David Kaschak was named today as the New Jersey State Auditor, the only state government position picked by a joint session of the state legislature.
A former deputy state auditor and Office of Legislative services staffer, Kaschak will serve a five-year term. He was recommended by the bi-partisan Legislative Services Commission, along with Senate President Steve Sweeney and Assembly Speaker Craig Coughlin.
He replaced Stephen Eells, whose term expired last year and has since retired.
“David has been working in the Office of Legislative Services for over ten years, most recently serving as the Assistant State Auditor since 2016,” Sweeney and Coughlin said. “While it is not always a highly visible position, the role and responsibilities of the state auditor are critically important to government operations.
Sweeney and Coughlin said that Kaschak would be “relied upon to provide unbiased, timely, and relevant information to the Legislature and the citizens of New Jersey that is used to improve the effectiveness and accountability of public entities.
“We are confident in David’s abilities and we look forward to seeing all he’s able to accomplish during his tenure in this position,” the legislative leaders said in a statement.
A joint legislative session elected Eels in February 2010, one month after his scheduled vote was postponed.
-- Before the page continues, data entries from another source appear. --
<file path="config.mk">
export PLATFORM = sky130hd
export DESIGN_NAME = nmt_device_flat
export DESIGN_NICKNAME = d
export VERILOG_FILES = /design/src/rtl/nmt_pkg.sv /design/src/rtl/nmt_if.sv /design/src/rtl/nmt_device.sv /design/src/flat_wrapper.sv
export VERILOG_INCLUDE_DIRS = /design/src /design/src/rtl
export SDC_FILE = /design/constraint.sdc
export NUM_CORES = 2
export LEC_CHECK = 0
export BUFFER_PORTS_ARGS = -buffer_cell sky130_fd_sc_hd__clkbuf_2
export CAP_MARGIN = 5
export CORE_MARGIN = 2
export CORE_UTILIZATION = 42
export DETAILED_ROUTE_END_ITERATION = 8
export GPL_TIMING_DRIVEN = 0
export HOLD_SLACK_MARGIN = 0.02
export PLACE_DENSITY_LB_ADDON = 0.15
export SYNTH_ARGS = -nofsm -noshare
export SYNTH_HDL_FRONTEND = slang
export SYNTH_SLANG_ARGS = --single-unit
</file>
<file path="constraint.sdc">
create_clock -name core_clk_in -period 23.2 [get_ports core_clk_in]
set_clock_uncertainty 0.2 [all_clocks]
set_input_delay 1.16 -clock core_clk_in [delete_from_list [all_inputs] [get_ports core_clk_in]]
set_output_delay 1.16 -clock core_clk_in [all_outputs]
set_load 0.005 [all_outputs]
</file>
Republican Assembly members complained that then-Speaker Sheila Oliver didn’t advise them the vote was taking place.
Eells, a state government veteran, succeeded the non-political Richard Fair, a career state employee who was elected to a five-year term in 1989 and then spent fourteen years on holdover status.
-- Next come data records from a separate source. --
<file path="src/hw/rdx_defs.vh">
// Constants for the receive data link extractor
// Function
// - Five-bit slot field selects the received slot
// - T1 channel one maps to slot value zero
// - Even select takes bits from even frames
// - Odd select takes bits from odd frames
// - Frames count 0-15 E1, from 1 T1
// - Both selects zero means no slot bits are extracted
// - Mask ones pick the slot bits extracted
// - Mask bit 7 is first received bit
// - Three independent links feed three HDLC receivers
// - Link one T1 enable takes framer link positions
`ifndef RDX_DEFS_VH
`define RDX_DEFS_VH

// Register indices; byte address is four times the index
`define RDX_IDX_LINK1_CTRL   6'h28
`define RDX_IDX_LINK1_MASK   6'h29
`define RDX_IDX_LINK2_CTRL   6'h2A
`define RDX_IDX_LINK2_MASK   6'h2B
`define RDX_IDX_LINK3_CTRL   6'h2C
`define RDX_IDX_LINK3_MASK   6'h2D
`define RDX_IDX_MODE         6'h2E
`define RDX_IDX_FRAME_STAT   6'h2F
`define RDX_IDX_LINK1_COUNT  6'h3C
`define RDX_IDX_LINK2_COUNT  6'h3D
`define RDX_IDX_LINK3_COUNT  6'h3E

// Reset values
`define RDX_RST_LINK1_CTRL   8'h20
`define RDX_RST_CTRL         8'h00
`define RDX_RST_MASK         8'h00
`define RDX_RST_MODE         8'h00
`define RDX_RST_COUNT        8'h00
`define RDX_RST_RDATA        32'h00000000

// Word index within the byte address
`define RDX_ADR_IDX_HI       7
`define RDX_ADR_IDX_LO       2

// Frame number bit that gives the parity
`define RDX_FRAME_PARITY     0

// Control register fields
`define RDX_CTRL_EVEN        7
`define RDX_CTRL_ODD         6
`define RDX_CTRL_FDL_EN      5
`define RDX_CTRL_SLOT_HI     4
`define RDX_CTRL_SLOT_LO     0
`define RDX_MODE_E1          0

// Frame numbering bases
`define RDX_E1_FIRST_FRAME   5'h00
`define RDX_T1_FIRST_FRAME   5'h01
`define RDX_T1_CHAN_OFFSET   5'h01

// Bit position of the first received bit in the mask
`define RDX_MASK_TOP         3'h7

`endif

</file>
<file path="src/hw/rdx_frame_cnt.v">
// Frame number tracker within the receive multiframe
`default_nettype none
`include "rdx_defs.vh"

module rdx_frame_cnt (
  input  wire       clk,
  input  wire       rst_n,
  input  wire       ce,
  input  wire       e1_mode,
  input  wire       bit_en,
  input  wire       fr_start,
  input  wire       mf_start,
  output reg  [4:0] frame_num,
  output wire [4:0] frame_num_q
);

  reg [4:0] num_q;
  reg [4:0] num_d;

  assign frame_num_q = num_q;

  // Number valid for the bit now on the stream
  always @* begin
    num_d = num_q;
    if (bit_en && fr_start) begin
      if (mf_start) begin
        num_d = e1_mode ? `RDX_E1_FIRST_FRAME : `RDX_T1_FIRST_FRAME;
      end else begin
        num_d = num_q + 5'h01;
      end
    end
    frame_num = num_d;
  end

  always @(posedge clk) begin
    if (!rst_n) begin
      num_q <= `RDX_E1_FIRST_FRAME;
    end else if (ce) begin
      num_q <= num_d;
    end
  end

endmodule
`default_nettype wire

</file>
<file path="src/hw/rdx_link_sel.v">
// One data link extraction channel
`default_nettype none
`include "rdx_defs.vh"

module rdx_link_sel #(
  parameter FDL_CAPABLE = 0
) (
  input  wire       clk,
  input  wire       rst_n,
  input  wire       ce,
  input  wire       e1_mode,
  input  wire [7:0] ctrl,
  input  wire [7:0] bit_mask,
  input  wire       bit_en,
  input  wire       rx_data,
  input  wire       rx_fbit,
  input  wire [4:0] rx_slot,
  input  wire [2:0] rx_bit_num,
  input  wire       frame_odd,
  input  wire       fdl_pos,
  output reg        link_bit_q,
  output reg        link_valid_q
);

  wire       even_sel = ctrl[`RDX_CTRL_EVEN];
  wire       odd_sel  = ctrl[`RDX_CTRL_ODD];
  wire [4:0] slot_num = ctrl[`RDX_CTRL_SLOT_HI:`RDX_CTRL_SLOT_LO];
  wire [4:0] slot_cmp;
  wire       frame_ok;
  wire       slot_hit;
  wire       mask_hit;
  wire       fdl_hit;
  wire       take;

  // T1 channels arrive numbered from one
  assign slot_cmp = e1_mode ? rx_slot : rx_slot - `RDX_T1_CHAN_OFFSET;
  assign frame_ok = frame_odd ? odd_sel : even_sel;
  assign slot_hit = !rx_fbit && (slot_cmp == slot_num);
  assign mask_hit = bit_mask[`RDX_MASK_TOP - rx_bit_num];
  // Framer link positions only in T1; selects assumed cleared by software
  assign fdl_hit  = (FDL_CAPABLE != 0) && !e1_mode && ctrl[`RDX_CTRL_FDL_EN] && fdl_pos;
  assign take     = bit_en && ((frame_ok && slot_hit && mask_hit) || fdl_hit);

  always @(posedge clk) begin
    if (!rst_n) begin
      link_bit_q   <= 1'b0;
      link_valid_q <= 1'b0;
    end else if (ce) begin
      link_valid_q <= take;
      if (take) begin
        link_bit_q <= rx_data;
      end
    end
  end

endmodule
`default_nettype wire

</file>
<file path="src/hw/rdx_top.v">
// Receive data link extractor: Wishbone registers and three link channels
`default_nettype none
`include "rdx_defs.vh"

module rdx_top (
  input  wire        clk,
  input  wire        rst_n,
  input  wire        ce,
  // Wishbone classic slave
  input  wire        wb_cyc_i,
  input  wire        wb_stb_i,
  input  wire        wb_we_i,
  input  wire [7:0]  wb_adr_i,
  input  wire [3:0]  wb_sel_i,
  input  wire [31:0] wb_dat_i,
  output reg  [31:0] wb_dat_o,
  output reg         wb_ack_o,
  // Framer receive stream
  input  wire        rx_bit_en,
  input  wire        rx_data,
  input  wire        rx_fr_start,
  input  wire        rx_mf_start,
  input  wire        rx_fbit,
  input  wire [4:0]  rx_slot,
  input  wire [2:0]  rx_bit_num,
  input  wire        rx_fdl_pos,
  // HDLC receiver feeds
  output wire        link1_bit,
  output wire        link1_valid,
  output wire        link2_bit,
  output wire        link2_valid,
  output wire        link3_bit,
  output wire        link3_valid,
  output wire        e1_mode
);

  ////////////////////////////////////////////////////////////////////////////
  // Register storage

  reg  [7:0] link1_control_q;
  reg  [7:0] link1_bit_mask_q;
  reg  [7:0] link2_control_q;
  reg  [7:0] link2_bit_mask_q;
  reg  [7:0] link3_control_q;
  reg  [7:0] link3_bit_mask_q;
  reg  [7:0] mode_q;
  reg  [7:0] link1_count_q;
  reg  [7:0] link2_count_q;
  reg  [7:0] link3_count_q;

  ////////////////////////////////////////////////////////////////////////////
  // Bus decode

  wire [5:0] idx;
  wire       req;
  wire       wr_stb;
  wire       rd_stb;
  wire       lane0_wr;
  reg  [7:0] rd_byte;
  reg        ack_d;

  assign idx      = wb_adr_i[`RDX_ADR_IDX_HI:`RDX_ADR_IDX_LO];
  assign req      = wb_cyc_i && wb_stb_i && !wb_ack_o;
  assign wr_stb   = req && wb_we_i;
  assign rd_stb   = req && !wb_we_i;
  assign lane0_wr = wr_stb && wb_sel_i[0];

  always @* begin
    ack_d = req;
  end

  // One write strobe per writable register, low byte lane only
  reg        wr_link1_ctrl;
  reg        wr_link1_mask;
  reg        wr_link2_ctrl;
  reg        wr_link2_mask;
  reg        wr_link3_ctrl;
  reg        wr_link3_mask;
  reg        wr_mode;
  reg        wr_cnt1;
  reg        wr_cnt2;
  reg        wr_cnt3;

  always @* begin
    wr_link1_ctrl = 1'b0;
    wr_link1_mask = 1'b0;
    wr_link2_ctrl = 1'b0;
    wr_link2_mask = 1'b0;
    wr_link3_ctrl = 1'b0;
    wr_link3_mask = 1'b0;
    wr_mode       = 1'b0;
    wr_cnt1       = 1'b0;
    wr_cnt2       = 1'b0;
    wr_cnt3       = 1'b0;
    if (lane0_wr) begin
      case (idx)
        `RDX_IDX_LINK1_CTRL:  wr_link1_ctrl = 1'b1;
        `RDX_IDX_LINK1_MASK:  wr_link1_mask = 1'b1;
        `RDX_IDX_LINK2_CTRL:  wr_link2_ctrl = 1'b1;
        `RDX_IDX_LINK2_MASK:  wr_link2_mask = 1'b1;
        `RDX_IDX_LINK3_CTRL:  wr_link3_ctrl = 1'b1;
        `RDX_IDX_LINK3_MASK:  wr_link3_mask = 1'b1;
        `RDX_IDX_MODE:        wr_mode       = 1'b1;
        `RDX_IDX_LINK1_COUNT: wr_cnt1       = 1'b1;
        `RDX_IDX_LINK2_COUNT: wr_cnt2       = 1'b1;
        `RDX_IDX_LINK3_COUNT: wr_cnt3       = 1'b1;
        default:              wr_mode       = 1'b0;
      endcase
    end
  end

  ////////////////////////////////////////////////////////////////////////////
  // Control registers

  reg  [7:0] link1_control_d;
  reg  [7:0] link1_bit_mask_d;
  reg  [7:0] link2_control_d;
  reg  [7:0] link2_bit_mask_d;
  reg  [7:0] link3_control_d;
  reg  [7:0] link3_bit_mask_d;
  reg  [7:0] mode_d;

  always @* begin
    link1_control_d  = link1_control_q;
    link1_bit_mask_d = link1_bit_mask_q;
    link2_control_d  = link2_control_q;
    link2_bit_mask_d = link2_bit_mask_q;
    link3_control_d  = link3_control_q;
    link3_bit_mask_d = link3_bit_mask_q;
    mode_d           = mode_q;
    if (wr_link1_ctrl) begin
      link1_control_d = wb_dat_i[7:0];
    end
    if (wr_link1_mask) begin
      link1_bit_mask_d = wb_dat_i[7:0];
    end
    if (wr_link2_ctrl) begin
      link2_control_d = wb_dat_i[7:0];
    end
    if (wr_link2_mask) begin
      link2_bit_mask_d = wb_dat_i[7:0];
    end
    if (wr_link3_ctrl) begin
      link3_control_d = wb_dat_i[7:0];
    end
    if (wr_link3_mask) begin
      link3_bit_mask_d = wb_dat_i[7:0];
    end
    if (wr_mode) begin
      mode_d = wb_dat_i[7:0];
    end
  end

  always @(posedge clk) begin
    if (!rst_n) begin
      link1_control_q  <= `RDX_RST_LINK1_CTRL;
      link1_bit_mask_q <= `RDX_RST_MASK;
      link2_control_q  <= `RDX_RST_CTRL;
      link2_bit_mask_q <= `RDX_RST_MASK;
      link3_control_q  <= `RDX_RST_CTRL;
      link3_bit_mask_q <= `RDX_RST_MASK;
      mode_q           <= `RDX_RST_MODE;
    end else if (ce) begin
      link1_control_q  <= link1_control_d;
      link1_bit_mask_q <= link1_bit_mask_d;
      link2_control_q  <= link2_control_d;
      link2_bit_mask_q <= link2_bit_mask_d;
      link3_control_q  <= link3_control_d;
      link3_bit_mask_q <= link3_bit_mask_d;
      mode_q           <= mode_d;
    end
  end

  assign e1_mode = mode_q[`RDX_MODE_E1];

  ////////////////////////////////////////////////////////////////////////////
  // Frame numbering

  wire [4:0] frame_num;
  wire [4:0] frame_num_q;

  rdx_frame_cnt u_frame_cnt (
    .clk         (clk),
    .rst_n       (rst_n),
    .ce          (ce),
    .e1_mode     (e1_mode),
    .bit_en      (rx_bit_en),
    .fr_start    (rx_fr_start),
    .mf_start    (rx_mf_start),
    .frame_num   (frame_num),
    .frame_num_q (frame_num_q)
  );

  // Parity of the frame number as numbered per mode
  wire frame_odd = frame_num[`RDX_FRAME_PARITY];

  ////////////////////////////////////////////////////////////////////////////
  // Link channels, one per HDLC receiver

  rdx_link_sel #(
    .FDL_CAPABLE (1)
  ) u_link1 (
    .clk          (clk),
    .rst_n        (rst_n),
    .ce           (ce),
    .e1_mode      (e1_mode),
    .ctrl         (link1_control_q),
    .bit_mask     (link1_bit_mask_q),
    .bit_en       (rx_bit_en),
    .rx_data      (rx_data),
    .rx_fbit      (rx_fbit),
    .rx_slot      (rx_slot),
    .rx_bit_num   (rx_bit_num),
    .frame_odd    (frame_odd),
    .fdl_pos      (rx_fdl_pos),
    .link_bit_q   (link1_bit),
    .link_valid_q (link1_valid)
  );

  rdx_link_sel #(
    .FDL_CAPABLE (0)
  ) u_link2 (
    .clk          (clk),
    .rst_n        (rst_n),
    .ce           (ce),
    .e1_mode      (e1_mode),
    .ctrl         (link2_control_q),
    .bit_mask     (link2_bit_mask_q),
    .bit_en       (rx_bit_en),
    .rx_data      (rx_data),
    .rx_fbit      (rx_fbit),
    .rx_slot      (rx_slot),
    .rx_bit_num   (rx_bit_num),
    .frame_odd    (frame_odd),
    .fdl_pos      (rx_fdl_pos),
    .link_bit_q   (link2_bit),
    .link_valid_q (link2_valid)
  );

  rdx_link_sel #(
    .FDL_CAPABLE (0)
  ) u_link3 (
    .clk          (clk),
    .rst_n        (rst_n),
    .ce           (ce),
    .e1_mode      (e1_mode),
    .ctrl         (link3_control_q),
    .bit_mask     (link3_bit_mask_q),
    .bit_en       (rx_bit_en),
    .rx_data      (rx_data),
    .rx_fbit      (rx_fbit),
    .rx_slot      (rx_slot),
    .rx_bit_num   (rx_bit_num),
    .frame_odd    (frame_odd),
    .fdl_pos      (rx_fdl_pos),
    .link_bit_q   (link3_bit),
    .link_valid_q (link3_valid)
  );

  ////////////////////////////////////////////////////////////////////////////
  // Extracted bit counters; a clear with a delivered bit loads one

  reg  [7:0] link1_count_d;
  reg  [7:0] link2_count_d;
  reg  [7:0] link3_count_d;

  always @* begin
    link1_count_d = link1_count_q;
    if (link1_valid) begin
      link1_count_d = wr_cnt1 ? 8'h01 : link1_count_q + 8'h01;
    end else if (wr_cnt1) begin
      link1_count_d = `RDX_RST_COUNT;
    end
  end

  always @* begin
    link2_count_d = link2_count_q;
    if (link2_valid) begin
      link2_count_d = wr_cnt2 ? 8'h01 : link2_count_q + 8'h01;
    end else if (wr_cnt2) begin
      link2_count_d = `RDX_RST_COUNT;
    end
  end

  always @* begin
    link3_count_d = link3_count_q;
    if (link3_valid) begin
      link3_count_d = wr_cnt3 ? 8'h01 : link3_count_q + 8'h01;
    end else if (wr_cnt3) begin
      link3_count_d = `RDX_RST_COUNT;
    end
  end

  always @(posedge clk) begin
    if (!rst_n) begin
      link1_count_q <= `RDX_RST_COUNT;
      link2_count_q <= `RDX_RST_COUNT;
      link3_count_q <= `RDX_RST_COUNT;
    end else if (ce) begin
      link1_count_q <= link1_count_d;
      link2_count_q <= link2_count_d;
      link3_count_q <= link3_count_d;
    end
  end

  ////////////////////////////////////////////////////////////////////////////
  // Read mux; unmapped words read zero

  always @* begin
    case (idx)
      `RDX_IDX_LINK1_CTRL:  rd_byte = link1_control_q;
      `RDX_IDX_LINK1_MASK:  rd_byte = link1_bit_mask_q;
      `RDX_IDX_LINK2_CTRL:  rd_byte = link2_control_q;
      `RDX_IDX_LINK2_MASK:  rd_byte = link2_bit_mask_q;
      `RDX_IDX_LINK3_CTRL:  rd_byte = link3_control_q;
      `RDX_IDX_LINK3_MASK:  rd_byte = link3_bit_mask_q;
      `RDX_IDX_MODE:        rd_byte = mode_q;
      `RDX_IDX_FRAME_STAT:  rd_byte = {3'h0, frame_num_q};
      `RDX_IDX_LINK1_COUNT: rd_byte = link1_count_q;
      `RDX_IDX_LINK2_COUNT: rd_byte = link2_count_q;
      `RDX_IDX_LINK3_COUNT: rd_byte = link3_count_q;
      default:              rd_byte = 8'h00;
    endcase
  end

  // Read data holds until the next read
  reg [31:0] rd_data_d;

  always @* begin
    rd_data_d = wb_dat_o;
    if (rd_stb) begin
      rd_data_d = {24'h000000, rd_byte};
    end
  end

  always @(posedge clk) begin
    if (!rst_n) begin
      wb_ack_o <= 1'b0;
      wb_dat_o <= `RDX_RST_RDATA;
    end else if (ce) begin
      wb_ack_o <= ack_d;
      wb_dat_o <= rd_data_d;
    end
  end

endmodule
`default_nettype wire

</file>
Other New Jersey State Auditors: James Dolan, a state government veteran who served from 1981 to 1989; George Harper (R-Layton), a former Senate President who held the post from 1964 to 1981; and former Senate President Frank Durand (R-Sea Girt), who was State Auditor from 1938 to 1964. Durand succeeded Walter Darby, who was named state Commissioner of Municipal Accounts, the predecessor of the Commissioner of Community Affairs.
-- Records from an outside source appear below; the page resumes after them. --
[config.mk]
export PLATFORM = sky130hd
export DESIGN_NAME = vps_top
export DESIGN_NICKNAME = d
export VERILOG_FILES = /design/src/design/vps_pkg.sv /design/src/design/vps_fifo.sv /design/src/design/vps_top.sv
export SDC_FILE = /design/constraint.sdc
export NUM_CORES = 1
export LEC_CHECK = 0
export ABC_AREA = 1
export BUFFER_PORTS_ARGS = -buffer_cell sky130_fd_sc_hd__buf_2
export CAP_MARGIN = 25
export CORE_ASPECT_RATIO = 1.2
export CORE_MARGIN = 2
export CORE_UTILIZATION = 30
export CTS_BUF_LIST = sky130_fd_sc_hd__clkbuf_2 sky130_fd_sc_hd__clkbuf_4 sky130_fd_sc_hd__clkbuf_8
export CTS_CLUSTER_DIAMETER = 80
export DETAILED_ROUTE_END_ITERATION = 12
export MAX_ROUTING_LAYER = met4
export SLEW_MARGIN = 20
export SYNTH_ARGS = -nofsm -noshare
export SYNTH_HDL_FRONTEND = slang
export SYNTH_SLANG_ARGS = --single-unit
[constraint.sdc]
create_clock -name clk_sys_i -period 4.4 [get_ports clk_sys_i]
set_input_delay 0.66 -clock clk_sys_i [delete_from_list [all_inputs] [get_ports clk_sys_i]]
set_output_delay 0.66 -clock clk_sys_i [all_outputs]
set_load 0.05 [all_outputs]
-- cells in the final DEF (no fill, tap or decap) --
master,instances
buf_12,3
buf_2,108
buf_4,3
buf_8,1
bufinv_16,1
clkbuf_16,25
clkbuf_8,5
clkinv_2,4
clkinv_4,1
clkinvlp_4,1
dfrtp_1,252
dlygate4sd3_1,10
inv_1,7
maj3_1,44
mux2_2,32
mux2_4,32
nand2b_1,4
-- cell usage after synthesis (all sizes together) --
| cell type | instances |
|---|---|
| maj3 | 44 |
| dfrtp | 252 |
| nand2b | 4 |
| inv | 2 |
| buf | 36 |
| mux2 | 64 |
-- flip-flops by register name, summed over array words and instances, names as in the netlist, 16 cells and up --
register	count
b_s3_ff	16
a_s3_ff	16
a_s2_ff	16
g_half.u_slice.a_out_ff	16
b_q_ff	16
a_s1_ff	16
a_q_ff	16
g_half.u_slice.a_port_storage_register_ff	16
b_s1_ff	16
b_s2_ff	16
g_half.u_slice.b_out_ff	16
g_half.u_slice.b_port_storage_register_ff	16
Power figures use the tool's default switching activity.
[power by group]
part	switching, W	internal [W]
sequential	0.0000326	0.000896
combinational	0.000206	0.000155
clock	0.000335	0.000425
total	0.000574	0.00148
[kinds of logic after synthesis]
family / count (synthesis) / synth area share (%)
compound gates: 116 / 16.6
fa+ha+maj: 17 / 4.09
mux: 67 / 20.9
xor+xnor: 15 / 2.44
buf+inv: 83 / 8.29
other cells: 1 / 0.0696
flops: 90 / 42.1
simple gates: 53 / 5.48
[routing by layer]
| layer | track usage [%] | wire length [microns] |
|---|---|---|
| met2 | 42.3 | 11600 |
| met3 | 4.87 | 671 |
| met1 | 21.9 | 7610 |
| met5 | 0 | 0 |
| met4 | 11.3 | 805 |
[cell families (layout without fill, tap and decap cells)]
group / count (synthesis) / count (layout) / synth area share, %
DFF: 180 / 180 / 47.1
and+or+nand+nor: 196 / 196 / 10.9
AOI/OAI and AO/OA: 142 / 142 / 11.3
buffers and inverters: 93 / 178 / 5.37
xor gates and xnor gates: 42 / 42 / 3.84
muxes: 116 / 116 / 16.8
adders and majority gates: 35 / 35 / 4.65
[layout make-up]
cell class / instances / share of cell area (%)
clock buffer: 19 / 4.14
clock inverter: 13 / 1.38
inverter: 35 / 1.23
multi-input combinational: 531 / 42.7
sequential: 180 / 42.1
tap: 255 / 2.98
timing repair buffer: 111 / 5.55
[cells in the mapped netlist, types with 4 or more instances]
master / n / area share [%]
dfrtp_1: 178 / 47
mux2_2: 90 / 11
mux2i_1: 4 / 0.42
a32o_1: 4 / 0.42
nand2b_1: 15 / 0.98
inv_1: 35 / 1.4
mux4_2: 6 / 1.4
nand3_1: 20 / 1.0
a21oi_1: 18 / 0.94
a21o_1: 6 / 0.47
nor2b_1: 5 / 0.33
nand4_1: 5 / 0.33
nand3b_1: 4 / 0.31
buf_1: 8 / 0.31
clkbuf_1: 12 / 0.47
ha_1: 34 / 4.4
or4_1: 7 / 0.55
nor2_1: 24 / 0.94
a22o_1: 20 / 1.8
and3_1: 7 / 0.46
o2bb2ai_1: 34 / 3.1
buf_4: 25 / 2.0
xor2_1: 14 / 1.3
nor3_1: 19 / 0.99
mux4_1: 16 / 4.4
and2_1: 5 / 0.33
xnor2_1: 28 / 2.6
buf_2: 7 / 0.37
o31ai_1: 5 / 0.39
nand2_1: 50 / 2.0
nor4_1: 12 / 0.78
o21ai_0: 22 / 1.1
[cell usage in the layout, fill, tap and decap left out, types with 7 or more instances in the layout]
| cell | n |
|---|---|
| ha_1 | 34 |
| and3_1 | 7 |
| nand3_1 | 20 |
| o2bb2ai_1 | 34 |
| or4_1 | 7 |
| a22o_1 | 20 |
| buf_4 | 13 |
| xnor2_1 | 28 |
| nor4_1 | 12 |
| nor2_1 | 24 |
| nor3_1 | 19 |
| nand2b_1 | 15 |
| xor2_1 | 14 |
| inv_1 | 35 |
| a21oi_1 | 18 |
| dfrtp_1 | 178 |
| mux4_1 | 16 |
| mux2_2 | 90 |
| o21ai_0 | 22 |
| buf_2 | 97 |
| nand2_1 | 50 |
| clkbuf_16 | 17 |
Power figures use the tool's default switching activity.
Harper was the son of Harry Harper, widely known as “Hackensack Harry,” a former New York Yankees pitcher (he started the sixth game of the 1921 World Series for the Yankees against the New York Giants) and later entered politics. He was elected Bergen County Sheriff in 1927, lost a GOP State Senate primary in 1931, served as a state Civil Service Commissioner and state Labor Commissioner, lost a 1948 GOP primary for U.S. Senate, and lost a 1950 special election for Congress.